● WHAT IS NEEDED:
Everything from the first line of the entries below through the line holding "min | u_core.blank_cnt_reg[24]" must be printed exactly as written.
#### INFORMATION
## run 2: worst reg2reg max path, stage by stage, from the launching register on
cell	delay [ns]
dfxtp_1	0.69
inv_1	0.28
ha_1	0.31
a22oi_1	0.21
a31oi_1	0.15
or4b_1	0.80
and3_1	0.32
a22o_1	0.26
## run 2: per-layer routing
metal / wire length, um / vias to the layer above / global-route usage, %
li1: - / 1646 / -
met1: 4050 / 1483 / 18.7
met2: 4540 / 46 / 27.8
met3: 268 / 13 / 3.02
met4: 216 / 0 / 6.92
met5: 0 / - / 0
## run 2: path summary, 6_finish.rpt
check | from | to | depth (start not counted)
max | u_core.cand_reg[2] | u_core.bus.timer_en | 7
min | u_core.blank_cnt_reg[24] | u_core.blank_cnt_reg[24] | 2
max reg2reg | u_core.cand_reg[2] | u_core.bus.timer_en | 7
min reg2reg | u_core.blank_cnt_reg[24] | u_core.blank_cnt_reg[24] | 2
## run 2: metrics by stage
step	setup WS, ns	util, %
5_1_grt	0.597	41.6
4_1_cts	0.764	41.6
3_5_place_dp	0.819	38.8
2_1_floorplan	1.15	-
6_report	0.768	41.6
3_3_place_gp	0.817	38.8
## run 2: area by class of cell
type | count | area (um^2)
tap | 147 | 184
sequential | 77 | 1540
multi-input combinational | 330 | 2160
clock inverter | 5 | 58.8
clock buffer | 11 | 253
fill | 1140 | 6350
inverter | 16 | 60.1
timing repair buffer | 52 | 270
<file path="src/rtl/muldiv_unit.sv">
`timescale 1ns/1ps
`default_nettype none
// ============================================================================
// Module      : muldiv_unit
// Description : Iterative RV32M multiply/divide unit. Shift-add multiplier
//               and restoring divider sharing one 2*XLEN accumulator; fixed
//               XLEN+2 cycle latency, single-cycle done pulse, held result.
// Revision    : 1.0 - initial release
// ============================================================================
module muldiv_unit #(
  parameter int XLEN  = 32,
  parameter int CNT_W = $clog2(XLEN) + 1
) (
  input  logic            clk,
  input  logic            rst,
  input  logic            start,
  input  logic [2:0]      funct3,
  input  logic [XLEN-1:0] op_a,
  input  logic [XLEN-1:0] op_b,
  input  logic            flush,
  output logic            busy,
  output logic            done,
  output logic [XLEN-1:0] result
);

  localparam logic [1:0] S_IDLE = 2'd0;
  localparam logic [1:0] S_CALC = 2'd1;
  localparam logic [1:0] S_FIX  = 2'd2;
  localparam logic [1:0] S_DONE = 2'd3;

  localparam logic [CNT_W-1:0] c_last_iter = CNT_W'(XLEN - 1);

  logic [1:0]        r_state;
  logic [1:0]        w_next_state;
  logic [CNT_W-1:0]  r_cnt;
  logic [2:0]        r_funct3;
  logic [2*XLEN-1:0] r_acc;      // mul: {partial, multiplier}; div: {rem, quot}
  logic [XLEN-1:0]   r_opnd;     // mul: multiplicand; div: divisor
  logic              r_neg;      // negate product / quotient
  logic              r_sign_a;   // remainder takes sign of op_a
  logic              r_b_zero;
  logic              r_busy;
  logic              r_done;
  logic [XLEN-1:0]   r_result;

  // Operand decode at acceptance: signedness, sign flags and magnitudes
  logic              w_signed_a, w_signed_b, w_sign_a, w_sign_b;
  logic [XLEN-1:0]   w_mag_a, w_mag_b;
  logic              w_accept;

  // Iteration and fix-up datapath
  logic [XLEN:0]     w_mul_sum;
  logic [2*XLEN-1:0] w_mul_step;
  logic [XLEN:0]     w_div_trial;
  logic [2*XLEN-1:0] w_div_step;
  logic [2*XLEN-1:0] w_prod;
  logic [XLEN-1:0]   w_quot, w_rem, w_fix_result;
  logic              w_busy_next, w_done_next;

  // State register
  always_ff @(posedge clk) begin
    if (!rst) r_state <= S_IDLE;
    else      r_state <= w_next_state;
  end

  // Next-state logic; flush always returns to IDLE and beats start
  always_comb begin
    w_next_state = r_state;
    case (r_state)
      S_IDLE: if (start && !flush) w_next_state = S_CALC;
      S_CALC: if (flush) w_next_state = S_IDLE;
              else if (r_cnt == c_last_iter) w_next_state = S_FIX;
      S_FIX:  w_next_state = flush ? S_IDLE : S_DONE;
      S_DONE: w_next_state = S_IDLE;
      default: w_next_state = S_IDLE;
    endcase
  end

  // Output decode of the next state; busy/done are registered from it
  always_comb begin
    w_busy_next = (w_next_state == S_CALC) || (w_next_state == S_FIX);
    w_done_next = (w_next_state == S_DONE);
  end

  // Operand sign/magnitude decode for an incoming request
  always_comb begin
    w_accept   = (r_state == S_IDLE) && start && !flush;
    w_signed_a = (funct3 == 3'd0) || (funct3 == 3'd1) || (funct3 == 3'd2) ||
                 (funct3 == 3'd4) || (funct3 == 3'd6);
    w_signed_b = (funct3 == 3'd0) || (funct3 == 3'd1) ||
                 (funct3 == 3'd4) || (funct3 == 3'd6);
    w_sign_a   = w_signed_a && op_a[XLEN-1];
    w_sign_b   = w_signed_b && op_b[XLEN-1];
    w_mag_a    = w_sign_a ? -op_a : op_a;
    w_mag_b    = w_sign_b ? -op_b : op_b;
  end

  // One multiply step, one restoring-divide step, and the final correction
  always_comb begin
    w_mul_sum   = {1'b0, r_acc[2*XLEN-1:XLEN]} + {1'b0, r_opnd};
    w_mul_step  = r_acc[0] ? {w_mul_sum, r_acc[XLEN-1:1]}
                           : {1'b0, r_acc[2*XLEN-1:1]};
    // Shifted remainder needs XLEN+1 bits before the trial subtract
    w_div_trial = r_acc[2*XLEN-1:XLEN-1] - {1'b0, r_opnd};
    w_div_step  = w_div_trial[XLEN] ? {r_acc[2*XLEN-2:0], 1'b0}
                                    : {w_div_trial[XLEN-1:0], r_acc[XLEN-2:0], 1'b1};
    w_prod      = r_neg ? -r_acc : r_acc;
    w_quot      = r_neg ? -r_acc[XLEN-1:0] : r_acc[XLEN-1:0];
    // Divide by zero leaves |op_a| here, so re-signing restores op_a exactly
    w_rem       = r_sign_a ? -r_acc[2*XLEN-1:XLEN] : r_acc[2*XLEN-1:XLEN];
    case (r_funct3)
      3'd0:          w_fix_result = w_prod[XLEN-1:0];
      3'd1,3'd2,3'd3: w_fix_result = w_prod[2*XLEN-1:XLEN];
      3'd4, 3'd5:    w_fix_result = r_b_zero ? {XLEN{1'b1}} : w_quot;
      default:       w_fix_result = w_rem;
    endcase
  end

  // Datapath registers: latch on accept, iterate in CALC, write result in FIX
  always_ff @(posedge clk) begin
    if (!rst) begin
      r_cnt    <= '0;
      r_funct3 <= '0;
      r_acc    <= '0;
      r_opnd   <= '0;
      r_neg    <= 1'b0;
      r_sign_a <= 1'b0;
      r_b_zero <= 1'b0;
      r_busy   <= 1'b0;
      r_done   <= 1'b0;
      r_result <= '0;
    end else begin
      r_busy <= w_busy_next;
      r_done <= w_done_next;
      if (w_accept) begin
        r_cnt    <= '0;
        r_funct3 <= funct3;
        r_neg    <= w_sign_a ^ w_sign_b;
        r_sign_a <= w_sign_a;
        r_b_zero <= (op_b == '0);
        if (funct3[2]) begin
          r_acc  <= {{XLEN{1'b0}}, w_mag_a};
          r_opnd <= w_mag_b;
        end else begin
          r_acc  <= {{XLEN{1'b0}}, w_mag_b};
          r_opnd <= w_mag_a;
        end
      end else if (r_state == S_CALC) begin
        r_cnt <= r_cnt + CNT_W'(1);
        r_acc <= r_funct3[2] ? w_div_step : w_mul_step;
      end
      if (r_state == S_FIX && !flush) r_result <= w_fix_result;
    end
  end

  assign busy   = r_busy;
  assign done   = r_done;
  assign result = r_result;

endmodule
`default_nettype wire

</file>
<file path="config.mk">
export PLATFORM = sky130hd
export DESIGN_NAME = muldiv_unit
export DESIGN_NICKNAME = d
export VERILOG_FILES = /design/src/rtl/muldiv_unit.sv
export SDC_FILE = /design/constraint.sdc
export NUM_CORES = 1
export LEC_CHECK = 0
export CORE_MARGIN = 1.5
export CORE_UTILIZATION = 50
export CTS_CLUSTER_DIAMETER = 40
export DETAILED_ROUTE_END_ITERATION = 12
export PLACE_DENSITY_LB_ADDON = 0.12
export SLEW_MARGIN = 20
export SYNTH_ARGS = -nofsm -noshare
export SYNTH_HDL_FRONTEND = slang
export SYNTH_SLANG_ARGS = --single-unit
</file>
<file path="constraint.sdc">
create_clock -name clk -period 3.77 [get_ports clk]
set_input_delay 0.377 -clock clk [delete_from_list [all_inputs] [get_ports clk]]
set_output_delay 0.377 -clock clk [all_outputs]
set_load 0.02 [all_outputs]
</file>
==> flow_metrics.tcl, run 1 <==
set metrics [dict create \
    status "finished clean" \
    crit_slowest_cell "dfxtp_1" \
    fin_nets 2196 \
    drive_above_1_share_pct 7.70 \
    antenna_found_initial 0 \
    cellLeakagePower_nw 6.42 \
    clk_pin_slew_ps 90 \
    start_kind "flip-flop" \
    area_growth_pct 15.4 \
    drc 0 \
    numCtsBuffers 17 \
    synth_compound_area_share_pct 30.7 \
    vdd_drop_max_uv 269 \
    rsz0062_at_grt "false" \
    cp.arrival_ps 3950 \
    dieArea_um2 29700 \
    overflow 0 \
    grt_max_degree 73 \
    clockBufferDepth 2 \
    dp_cells 2412 \
    whs_path_depth 2 \
    fill_cells 2664 \
    wl_per_cell_um 23.0 \
    synth_adder_area_share_pct 6.39 \
    hold_class "flip-flop to flip-flop" \
    routed_wl_mm 56.1 \
    maxSlewHeadroom_pct 29.0 \
    rows 61 \
    setup_viol 0 \
    final_cells 2444 \
    pin_count 105 \
    r2r_slack_ps 160 \
    fp.dieH_um 172 \
    postSynthAreaPerCell_um2 7.14 \
    firstDrtPassIters 5 \
    viasPerCell 6.47 \
    crit_path_end_kind "flip-flop" \
    synth_edf_count 0 \
    crit_type "flip-flop to flip-flop" \
    ctsHoldBuffers 0 \
    core_um2 28000 \
    synthMuxAreaShare_pct 4.47 \
    yosys.area_share.simple_pct 20.6 \
    yosys_warnings 0 \
    dpl.hpwl_mm 43.0 \
    regArea_um2 2890 \
    reg2reg_to "r_acc[35]$_SDFFE_PN0P_" \
    synth_ff_type "dfxtp_1" \
    tightest_slew_ps 1060 \
    clockRootBuffer "clkbuf_16" \
    drv_cap 0 \
    htreeDepth 4 \
    synth.distinct_cells 75 \
    syn_nets 2150 \
    place.gp.congestion 1.00 \
    worstRegToRegCells 13 \
    async_flop_share_pct 0 \
    fmax_mhz 277 \
    postRouteAntennaNets 0 \
    crit_chain "inv_1, ha_1, fa_1, nor2b_1, o31a_1, o211ai_1, o211ai_1, a41oi_1, xnor2_2, buf_6, nor2b_1, a311o_1, a22o_1" \
    grt_pass1_wl_mm 84.2 \
    portBuffers 104 \
    worstSkewPairLatency_ps 460 \
    timing.rr.start "r_acc[31]$_SDFFE_PN0P_" \
    synth-seq-area-share_pct 20.1 \
    drv_slew 0 \
    max_stage_delay_ps 470 \
    ys_ff_latch 144 \
    vias 15800 \
    finalHoldViolations 0 \
    worstPathRequired_ps 4110 \
    drtIter0Drc 1890 \
    worstPathMaxFanout 19 \
    power.density_nw_per_um2 326 \
    fin_crit_sh_pct 95.7 \
    finalSetupTns_ps 0 \
    multi_input_area_um2 10600 \
    synth_area_um2 14300 \
    cts_tree "built" \
    antenna_cells 0 \
    grt_usage_pct 37.8 \
    initial_core_util_pct 51.1 \
    clock-sinks 144 \
    synth_top_family_by_area "compound AO/OA/AOI/OAI gates" \
    synth-xor-area-share_pct 11.3 \
    timing.final.crit_period_ps 3610 \
    crit_start "r_acc[31]$_SDFFE_PN0P_" \
    syn_inst 2007 \
    dieWidth_um 172 \
    grt_pass1_vias 14400 \
    clock_skew_ps 27.5 \
    crit_end "r_acc[35]$_SDFFE_PN0P_" \
]
==> through the flow <==
step	power (mW)	setup WS (ps)	area, um2	utilization [%]	hold slack, ps
final	5.39	161	16500	59.0	443
after global routing	5.61	41.1	16500	59.0	468
after CTS	5.33	121	16500	58.9	445
after detailed placement	3.56	145	15900	56.8	431
after global placement	3.55	194	15900	56.8	426
after floorplan	2.95	556	14300	-	449
==> worst max-delay path: cells and delay by family (launching register included) <==
kind	cells	cell delay, ps
AOI/OAI and AO/OA	6	1390
adders and majority gates	2	670
DFF	1	470
buffers and inverters	2	380
and+or+nand+nor	2	290
xor gates and xnor gates	1	290
==> per-layer routing <==
| metal | track usage, % | wire length (um) | vias up |
|---|---|---|---|
| met5 | 0 | 0 | - |
| met4 | 19.8 | 2980 | 0 |
| met3 | 6.16 | 4850 | 129 |
| met2 | 58.4 | 24400 | 807 |
| met1 | 50.4 | 23900 | 7463 |
| li1 | - | - | 7410 |
==> power by group <==
group | internal [mW] | switching, mW
clock network | 0.901 | 0.891
logic | 0.747 | 1.16
registers | 1.58 | 0.103
total | 3.23 | 2.15
==> worst min path at each step <==
| stage | startpoint | endpoint | slack, ps |
|---|---|---|---|
| finish | result[6]$_SDFFE_PN0P_ | result[6]$_SDFFE_PN0P_ | 440 |
| global route | result[9]$_SDFFE_PN0P_ | result[9]$_SDFFE_PN0P_ | 470 |
| CTS | result[6]$_SDFFE_PN0P_ | result[6]$_SDFFE_PN0P_ | 440 |
| detailed placement | result[6]$_SDFFE_PN0P_ | result[6]$_SDFFE_PN0P_ | 430 |
| global placement | result[6]$_SDFFE_PN0P_ | result[6]$_SDFFE_PN0P_ | 430 |
| floorplan | r_opnd[16]$_SDFFE_PN0P_ | r_opnd[16]$_SDFFE_PN0P_ | 450 |
==> cells in the final DEF, fill, tap and decap left out, types with 10 or more instances in the layout <==
cell             netlist  layout
a211oi_1              36      36
a21o_1                27      27
a21oi_1              188     188
a221oi_1              13      13
a22o_1                12      12
a31oi_1               16      16
a32o_1                10      10
and2_1                18      18
buf_4                  1      87
clkbuf_16              0      17
clkdlybuf4s50_1        0     103
dfxtp_1              144     142
ha_1                  70      70
inv_1                 69      69
mux2i_1               64      64
nand2_1              229     229
nand2b_1              14      14
nand3_1               36      36
nand4_1               18      18
nor2_1               150     149
nor2b_1               22      21
nor3_1                39      39
nor4_1                19      19
o211ai_1              57      57
o21a_1                14      14
o21ai_0              145     144
o221ai_1              22      22
o22ai_1               21      21
o31ai_1               34      34
o41ai_1               11      11
or2_2                 11      11
or3_1                 24      24
or4_1                 16      16
xnor2_1               93      92
xor2_1                92      92
==> area by class of cell <==
| type | count | area share [%] |
|---|---|---|
| clock buffer | 17 | 2.57 |
| inverter | 70 | 1.59 |
| sequential | 144 | 17.5 |
| multi-input combinational | 1626 | 63.9 |
| clock inverter | 15 | 1.13 |
| timing repair buffer | 194 | 10.5 |
| tap | 378 | 2.86 |
==> cells in the mapped netlist, types with 18 or more instances <==
cell / count / area (um2)
a211oi_1: 36 / 270
a21o_1: 27 / 203
a21oi_1: 188 / 941
and2_1: 18 / 113
clkbuf_1: 146 / 548
dfxtp_1: 144 / 2880
ha_1: 70 / 876
inv_1: 69 / 259
mux2i_1: 64 / 641
nand2_1: 229 / 860
nand3_1: 36 / 180
nand4_1: 18 / 113
nor2_1: 150 / 563
nor2b_1: 22 / 138
nor3_1: 39 / 195
nor4_1: 19 / 119
o211ai_1: 57 / 428
o21ai_0: 145 / 726
o221ai_1: 22 / 193
o22ai_1: 21 / 131
o31ai_1: 34 / 255
or3_1: 24 / 150
xnor2_1: 93 / 815
xor2_1: 92 / 806
==> flip-flops by register name, indices dropped and copies added, names as in the netlist <==
register,cells
r_funct3,3
r_sign_a,1
r_neg,1
r_cnt,6
result,32
done,1
busy,1
r_state,2
r_acc,64
r_b_zero,1
r_opnd,32
==> repair_timing <==
item | 4_1_cts | 5_1_grt
resized for setup | 0 | 4
buffers inserted | 0 | 0
setup endpoints to repair | 0 | 20
==> logic make-up (layout without fill, tap and decap cells) <==
logic type	count (synthesis)	in the layout
AO/OA/AOI/OAI	679	679
XOR/XNOR	185	185
adder cells (fa/ha/maj)	72	72
buffers and inverters	237	296
flip-flops	144	144
multiplexers	64	64
AND/OR/NAND/NOR	626	626
Note: power is estimated with default switching activity, not from simulation.
==> run 2: changes to the inputs <==
Settings changed: CTS_BUF_LIST set to sky130_fd_sc_hd__clkbuf_16, HOLD_SLACK_MARGIN set to 0.06.
==> results of run 2 <==
No change in the layout: final DEF, timing and power equal those of run 1.
==> run 3: changes to the inputs <==
Settings changed: CORE_MARGIN 1.5 to unset, GPL_TIMING_DRIVEN set to 0, SKIP_CTS_REPAIR_TIMING set to 1.
==> run 3 against run 2 <==
Compared with the run above:
- register-to-register slack worse by 40 ps
- flip-flop and latch count unchanged
- core utilization rose by 0.21 points
- cell count is 3.2% higher
- sequential power hardly changed
- total power is 4.3% higher
- die area down 1.2%
==> flow_metrics.tcl, run 3 (synthesis gave the netlist of run 1 again) <==
set metrics [dict create \
    max_flop_register "r_acc" \
    postRouteAntennaNets 0 \
    numCtsBuffers 17 \
    initial_core_util_pct 51.1 \
    cts_tree "built" \
    timing.final.crit_period_ps 3650 \
    routed_wl_mm 62.0 \
    drv_slew 0 \
    crit_type "flip-flop to flip-flop" \
    place.gp.congestion 1.03 \
    core_um2 28000 \
    tightest_slew_ps 1120 \
    largest_register_ffs 64 \
    layout_common_cells "nand2_1, a21oi_1, nor2_1" \
    rows 61 \
    viasPerCell 6.56 \
    grt_usage_pct 42.6 \
    postPlaceCellArea_um2 15800 \
    switchingPower_mw 2.26 \
    cp.arrival_ps 4000 \
    antenna_found_initial 1 \
    maxSlewHeadroom_pct 24.9 \
    hold_class "input port to flip-flop" \
    stdcell_area_um2 16600 \
    portBuffers 102 \
    status "finished clean" \
    clock-sinks 144 \
    worstSkewPairLatency_ps 460 \
    combPwrFrac_pct 37.3 \
    vdd_drop_max_uv 331 \
    drtIter0Drc 2020 \
    antenna_cells 0 \
    start_kind "flip-flop" \
    fin_crit_sh_pct 96.9 \
    power.density_nw_per_um2 339 \
    clockBufferDepth 2 \
    drc 0 \
    grt_max_degree 17 \
    finalSetupTns_ps 0 \
    crit_path_end_kind "flip-flop" \
    dieArea_um2 29300 \
    grt_pass1_vias 15300 \
    wl_per_cell_um 24.6 \
    overflow 0 \
    fmax_mhz 274 \
    fp.dieH_um 171 \
    dieWidth_um 171 \
    clk_pin_slew_ps 80 \
    fin_util_pct 59.2 \
    p_int_mw 3.35 \
    firstDrtPassIters 9 \
    vias 16500 \
    clkPwrFrac_pct 33.1 \
    p_seq_share_pct 29.6 \
    clock_skew_ps 12.3 \
    worstPathRequired_ps 4120 \
    final_common_cell "nand2_1" \
    dpl.hpwl_mm 49.0 \
    area_growth_pct 15.8 \
    whs_path_depth 2 \
    setup_viol 0 \
    htreeDepth 4 \
    drv_cap 0 \
    worstRegToRegCells 15 \
    grt_pass1_wl_mm 92.0 \
    finalHoldViolations 0 \
    drive_above_1_share_pct 4.76 \
    fin_nets 2273 \
    clockRootBuffer "clkbuf_16" \
    cellLeakagePower_nw 6.24 \
    pin_count 105 \
    p_sw_share_pct 40.3 \
    worstPathMaxFanout 10 \
]
run 3: power groups by stage:
stage / Combinational (mW) / Sequential, mW / Clock (mW)
5_1_grt: 2.22 / 1.67 / 1.91
3_5_place_dp: 1.93 / 1.69 / 0
4_1_cts: 1.95 / 1.66 / 1.85
3_3_place_gp: 1.92 / 1.69 / 0
6_report: 2.09 / 1.67 / 1.86
2_1_floorplan: 1.29 / 1.66 / 0
run 3: critical path, stage by stage (launching register included):
cell	delay [ps]
dfxtp_2	420
inv_1	100
ha_1	240
fa_1	420
nor2b_2	220
o31a_1	280
o211ai_1	150
o211ai_1	130
buf_4	170
a41oi_1	150
xnor2_1	250
buf_4	200
buf_6	190
mux2i_1	260
nand2_1	80
a32o_1	290
run 3: worst paths after layout:
path	start	to	slack, ps
max	r_acc[31]$_SDFFE_PN0P_	r_acc[48]$_SDFFE_PN0P_	120
min	flush	r_state[0]$_SDFF_PN0_	280
max reg2reg	r_acc[31]$_SDFFE_PN0P_	r_acc[48]$_SDFFE_PN0P_	120
min reg2reg	result[9]$_SDFFE_PN0P_	result[9]$_SDFFE_PN0P_	440
run 3: final cells by class:
| type | instances | area, um2 |
|---|---|---|
| flip-flops and latches | 144 | 2890 |
| repair buffers | 113 | 1100 |
| clock inverters | 15 | 190 |
| plain buffers | 158 | 646 |
| clock buffers | 17 | 425 |
| well taps | 378 | 473 |
| multi-input cells | 1626 | 10600 |
| fillers | 2801 | 11400 |
| inverters | 70 | 267 |
run 3: routing by layer:
layer | wire length [um] | part of all wire (%) | track usage, % | up-vias
met2 | 26700 | 43 | 65.7 | 1044
met3 | 6600 | 11 | 9.30 | 185
met1 | 25200 | 41 | 54.9 | 7729
li1 | - | - | - | 7573
met5 | 17 | 0.027 | 0.174 | -
met4 | 3470 | 5.6 | 23.6 | 2
run 3: per-stage QoR:
step / power (mW) / setup WS, ps / hold WS [ps] / std cells
floorplan: 2.95 / 556 / 449 / 2007
global placement: 3.61 / -649 / 428 / 2487
detailed placement: 3.63 / -685 / 434 / 2488
CTS: 5.45 / -746 / 271 / 2520
global route: 5.79 / -27.6 / 305 / 2521
finish: 5.62 / 118 / 278 / 2521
########
● FINAL ANSWER:
## run 2: worst reg2reg max path, stage by stage, from the launching register on
cell	delay [ns]
dfxtp_1	0.69
inv_1	0.28
ha_1	0.31
a22oi_1	0.21
a31oi_1	0.15
or4b_1	0.80
and3_1	0.32
a22o_1	0.26
## run 2: per-layer routing
metal / wire length, um / vias to the layer above / global-route usage, %
li1: - / 1646 / -
met1: 4050 / 1483 / 18.7
met2: 4540 / 46 / 27.8
met3: 268 / 13 / 3.02
met4: 216 / 0 / 6.92
met5: 0 / - / 0
## run 2: path summary, 6_finish.rpt
check | from | to | depth (start not counted)
max | u_core.cand_reg[2] | u_core.bus.timer_en | 7
min | u_core.blank_cnt_reg[24] | u_core.blank_cnt_reg[24] | 2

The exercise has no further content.